• **EXERCISE**: Nothing belongs in the answer except the lines of the material that include "endmodule".

• **THE INPUT**:
**********
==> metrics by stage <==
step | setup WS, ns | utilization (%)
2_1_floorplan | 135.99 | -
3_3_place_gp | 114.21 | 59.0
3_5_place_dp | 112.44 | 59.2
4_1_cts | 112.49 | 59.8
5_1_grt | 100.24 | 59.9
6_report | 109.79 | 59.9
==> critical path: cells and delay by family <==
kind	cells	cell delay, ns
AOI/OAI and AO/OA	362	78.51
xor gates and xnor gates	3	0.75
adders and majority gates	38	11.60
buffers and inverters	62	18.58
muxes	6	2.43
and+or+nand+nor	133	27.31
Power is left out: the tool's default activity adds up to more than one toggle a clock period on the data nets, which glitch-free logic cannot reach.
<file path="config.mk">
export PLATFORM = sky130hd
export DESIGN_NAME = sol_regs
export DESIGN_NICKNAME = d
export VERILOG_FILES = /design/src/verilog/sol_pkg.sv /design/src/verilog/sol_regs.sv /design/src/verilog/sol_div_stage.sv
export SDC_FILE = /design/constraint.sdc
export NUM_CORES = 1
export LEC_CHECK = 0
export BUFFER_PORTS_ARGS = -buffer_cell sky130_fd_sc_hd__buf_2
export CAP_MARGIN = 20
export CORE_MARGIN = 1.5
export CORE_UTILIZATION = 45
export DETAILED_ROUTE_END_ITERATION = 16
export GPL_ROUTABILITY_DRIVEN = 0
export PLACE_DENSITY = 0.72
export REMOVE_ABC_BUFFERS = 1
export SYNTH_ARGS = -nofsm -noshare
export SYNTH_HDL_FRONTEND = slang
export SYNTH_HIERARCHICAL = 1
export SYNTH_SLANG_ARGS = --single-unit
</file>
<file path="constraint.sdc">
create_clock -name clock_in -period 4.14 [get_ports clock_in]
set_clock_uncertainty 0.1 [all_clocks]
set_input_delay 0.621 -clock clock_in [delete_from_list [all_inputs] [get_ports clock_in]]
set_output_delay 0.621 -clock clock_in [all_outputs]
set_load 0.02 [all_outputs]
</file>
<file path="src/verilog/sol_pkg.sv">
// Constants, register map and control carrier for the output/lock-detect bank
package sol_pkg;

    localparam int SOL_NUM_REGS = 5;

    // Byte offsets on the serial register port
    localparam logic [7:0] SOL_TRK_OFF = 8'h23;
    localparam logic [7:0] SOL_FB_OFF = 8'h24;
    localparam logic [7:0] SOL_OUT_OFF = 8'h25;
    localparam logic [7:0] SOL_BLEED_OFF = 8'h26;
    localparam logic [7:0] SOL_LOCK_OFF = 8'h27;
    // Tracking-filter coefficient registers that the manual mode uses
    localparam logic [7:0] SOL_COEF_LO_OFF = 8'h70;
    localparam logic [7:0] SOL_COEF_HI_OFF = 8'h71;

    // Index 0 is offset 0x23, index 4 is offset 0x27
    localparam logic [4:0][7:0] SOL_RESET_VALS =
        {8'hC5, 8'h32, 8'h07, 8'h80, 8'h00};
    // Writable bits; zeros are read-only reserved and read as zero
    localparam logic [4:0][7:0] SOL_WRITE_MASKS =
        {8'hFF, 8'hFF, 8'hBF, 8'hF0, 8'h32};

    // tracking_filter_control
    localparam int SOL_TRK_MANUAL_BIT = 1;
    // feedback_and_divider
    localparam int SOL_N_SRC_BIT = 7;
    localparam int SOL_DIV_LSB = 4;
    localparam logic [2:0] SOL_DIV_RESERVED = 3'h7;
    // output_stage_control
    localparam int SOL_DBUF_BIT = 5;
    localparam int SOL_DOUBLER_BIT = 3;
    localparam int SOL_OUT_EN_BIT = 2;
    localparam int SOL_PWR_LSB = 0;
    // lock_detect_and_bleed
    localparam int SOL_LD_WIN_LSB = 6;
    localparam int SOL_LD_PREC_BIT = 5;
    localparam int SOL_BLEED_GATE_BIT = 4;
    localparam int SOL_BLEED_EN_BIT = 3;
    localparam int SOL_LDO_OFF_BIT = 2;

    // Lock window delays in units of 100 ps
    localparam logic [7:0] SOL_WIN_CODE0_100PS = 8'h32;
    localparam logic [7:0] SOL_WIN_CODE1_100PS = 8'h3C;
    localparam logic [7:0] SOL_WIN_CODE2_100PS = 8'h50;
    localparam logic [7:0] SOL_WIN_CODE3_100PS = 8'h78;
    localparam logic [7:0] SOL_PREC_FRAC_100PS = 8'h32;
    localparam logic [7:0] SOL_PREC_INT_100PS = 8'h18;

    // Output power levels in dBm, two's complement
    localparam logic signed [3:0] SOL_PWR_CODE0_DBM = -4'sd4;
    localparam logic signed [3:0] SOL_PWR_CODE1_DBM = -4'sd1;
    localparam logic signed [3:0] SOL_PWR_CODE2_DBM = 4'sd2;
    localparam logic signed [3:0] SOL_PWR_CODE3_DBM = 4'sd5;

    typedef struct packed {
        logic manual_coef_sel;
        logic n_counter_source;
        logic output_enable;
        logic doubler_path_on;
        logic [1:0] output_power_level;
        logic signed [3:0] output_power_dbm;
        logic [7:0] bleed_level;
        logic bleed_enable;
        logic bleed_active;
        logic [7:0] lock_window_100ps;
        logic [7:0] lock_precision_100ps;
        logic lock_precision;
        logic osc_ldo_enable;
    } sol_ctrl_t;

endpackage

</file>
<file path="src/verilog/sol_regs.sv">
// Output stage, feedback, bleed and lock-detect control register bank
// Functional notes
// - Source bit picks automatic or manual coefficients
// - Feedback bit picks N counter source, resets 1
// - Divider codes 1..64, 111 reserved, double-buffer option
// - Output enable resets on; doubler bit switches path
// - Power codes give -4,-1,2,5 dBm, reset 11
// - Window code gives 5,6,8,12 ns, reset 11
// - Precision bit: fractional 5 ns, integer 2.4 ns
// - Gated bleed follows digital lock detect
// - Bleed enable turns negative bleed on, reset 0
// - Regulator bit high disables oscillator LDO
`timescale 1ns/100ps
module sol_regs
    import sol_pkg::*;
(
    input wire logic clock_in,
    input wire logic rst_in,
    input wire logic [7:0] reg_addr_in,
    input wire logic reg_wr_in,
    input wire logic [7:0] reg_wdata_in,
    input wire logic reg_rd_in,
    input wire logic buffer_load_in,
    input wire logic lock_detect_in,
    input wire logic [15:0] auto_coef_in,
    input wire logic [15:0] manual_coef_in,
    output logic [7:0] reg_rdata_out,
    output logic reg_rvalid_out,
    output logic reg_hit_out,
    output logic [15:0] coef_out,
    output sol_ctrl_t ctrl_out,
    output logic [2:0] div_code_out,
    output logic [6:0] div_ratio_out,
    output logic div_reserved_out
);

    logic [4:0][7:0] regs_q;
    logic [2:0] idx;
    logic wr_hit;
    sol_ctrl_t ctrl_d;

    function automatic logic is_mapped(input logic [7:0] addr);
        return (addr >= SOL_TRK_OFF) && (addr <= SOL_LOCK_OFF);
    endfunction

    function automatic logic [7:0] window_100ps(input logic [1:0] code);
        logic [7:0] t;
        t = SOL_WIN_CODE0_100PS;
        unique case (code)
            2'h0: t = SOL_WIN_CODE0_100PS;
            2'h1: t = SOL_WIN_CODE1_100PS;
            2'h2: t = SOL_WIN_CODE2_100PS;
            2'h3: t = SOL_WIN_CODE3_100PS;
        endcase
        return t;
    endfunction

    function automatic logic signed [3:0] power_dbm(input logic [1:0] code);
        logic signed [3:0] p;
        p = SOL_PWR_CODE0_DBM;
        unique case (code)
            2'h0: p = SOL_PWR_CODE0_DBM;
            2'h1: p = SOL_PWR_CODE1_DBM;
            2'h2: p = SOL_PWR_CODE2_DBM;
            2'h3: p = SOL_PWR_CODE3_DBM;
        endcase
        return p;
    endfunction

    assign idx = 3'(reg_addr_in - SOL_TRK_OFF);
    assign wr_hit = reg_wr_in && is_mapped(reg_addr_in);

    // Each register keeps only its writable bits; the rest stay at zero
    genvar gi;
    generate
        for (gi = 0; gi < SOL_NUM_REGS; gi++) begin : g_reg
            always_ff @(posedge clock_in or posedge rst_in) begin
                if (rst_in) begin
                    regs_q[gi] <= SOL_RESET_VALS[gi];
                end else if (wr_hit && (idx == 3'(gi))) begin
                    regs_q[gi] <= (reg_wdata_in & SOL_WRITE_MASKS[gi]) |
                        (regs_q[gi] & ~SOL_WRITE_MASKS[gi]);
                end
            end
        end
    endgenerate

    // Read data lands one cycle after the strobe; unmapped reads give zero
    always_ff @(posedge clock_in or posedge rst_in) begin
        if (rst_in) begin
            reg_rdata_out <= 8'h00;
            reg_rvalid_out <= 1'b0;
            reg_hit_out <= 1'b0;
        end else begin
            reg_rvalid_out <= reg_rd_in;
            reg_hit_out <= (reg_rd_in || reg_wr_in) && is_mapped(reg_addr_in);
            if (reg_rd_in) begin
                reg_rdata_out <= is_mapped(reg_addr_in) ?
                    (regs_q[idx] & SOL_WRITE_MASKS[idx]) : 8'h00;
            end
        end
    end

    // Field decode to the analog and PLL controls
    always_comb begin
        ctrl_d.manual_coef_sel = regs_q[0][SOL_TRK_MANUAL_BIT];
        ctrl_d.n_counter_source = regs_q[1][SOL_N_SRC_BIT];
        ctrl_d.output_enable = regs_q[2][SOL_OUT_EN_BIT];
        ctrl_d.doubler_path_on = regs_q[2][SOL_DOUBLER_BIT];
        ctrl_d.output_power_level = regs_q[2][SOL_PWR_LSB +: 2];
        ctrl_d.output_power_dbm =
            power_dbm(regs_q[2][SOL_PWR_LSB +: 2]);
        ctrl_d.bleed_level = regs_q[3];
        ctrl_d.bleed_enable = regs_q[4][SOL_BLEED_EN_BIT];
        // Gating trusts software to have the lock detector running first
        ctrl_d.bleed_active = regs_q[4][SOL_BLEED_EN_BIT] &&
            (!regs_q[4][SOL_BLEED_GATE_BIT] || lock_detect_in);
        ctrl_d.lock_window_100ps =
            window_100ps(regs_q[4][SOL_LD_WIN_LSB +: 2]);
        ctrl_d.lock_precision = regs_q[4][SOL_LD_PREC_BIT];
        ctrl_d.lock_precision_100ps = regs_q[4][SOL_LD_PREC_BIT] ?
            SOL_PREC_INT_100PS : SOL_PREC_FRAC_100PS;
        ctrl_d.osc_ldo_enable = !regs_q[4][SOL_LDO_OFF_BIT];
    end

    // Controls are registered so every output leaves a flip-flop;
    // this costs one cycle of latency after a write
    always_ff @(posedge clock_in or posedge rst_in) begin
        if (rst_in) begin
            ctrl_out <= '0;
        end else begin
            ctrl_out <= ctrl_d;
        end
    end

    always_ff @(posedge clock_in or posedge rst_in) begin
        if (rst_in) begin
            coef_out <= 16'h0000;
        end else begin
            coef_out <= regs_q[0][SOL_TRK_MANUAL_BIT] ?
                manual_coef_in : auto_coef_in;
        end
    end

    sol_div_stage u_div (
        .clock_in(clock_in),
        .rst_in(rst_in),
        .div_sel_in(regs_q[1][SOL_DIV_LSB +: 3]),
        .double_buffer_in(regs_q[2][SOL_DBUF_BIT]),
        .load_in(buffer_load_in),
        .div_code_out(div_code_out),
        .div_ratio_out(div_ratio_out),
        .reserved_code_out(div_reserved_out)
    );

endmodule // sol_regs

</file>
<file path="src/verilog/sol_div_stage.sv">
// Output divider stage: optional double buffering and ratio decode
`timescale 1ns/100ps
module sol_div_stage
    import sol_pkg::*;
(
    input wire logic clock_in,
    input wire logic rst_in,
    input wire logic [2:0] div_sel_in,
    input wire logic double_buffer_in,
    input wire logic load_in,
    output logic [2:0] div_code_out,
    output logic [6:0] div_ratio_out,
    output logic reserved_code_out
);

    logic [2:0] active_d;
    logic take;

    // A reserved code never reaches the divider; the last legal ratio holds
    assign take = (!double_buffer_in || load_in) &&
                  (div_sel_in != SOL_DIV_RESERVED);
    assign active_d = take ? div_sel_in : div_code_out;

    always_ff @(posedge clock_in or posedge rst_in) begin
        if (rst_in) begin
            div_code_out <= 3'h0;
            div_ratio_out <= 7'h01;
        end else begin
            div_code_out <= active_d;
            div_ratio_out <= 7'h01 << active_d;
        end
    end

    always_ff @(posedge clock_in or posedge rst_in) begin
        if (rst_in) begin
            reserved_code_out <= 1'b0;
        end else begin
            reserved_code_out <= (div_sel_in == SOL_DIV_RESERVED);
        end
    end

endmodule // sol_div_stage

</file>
**********
• **RESPONSE**:
endmodule // sol_regs
endmodule // sol_div_stage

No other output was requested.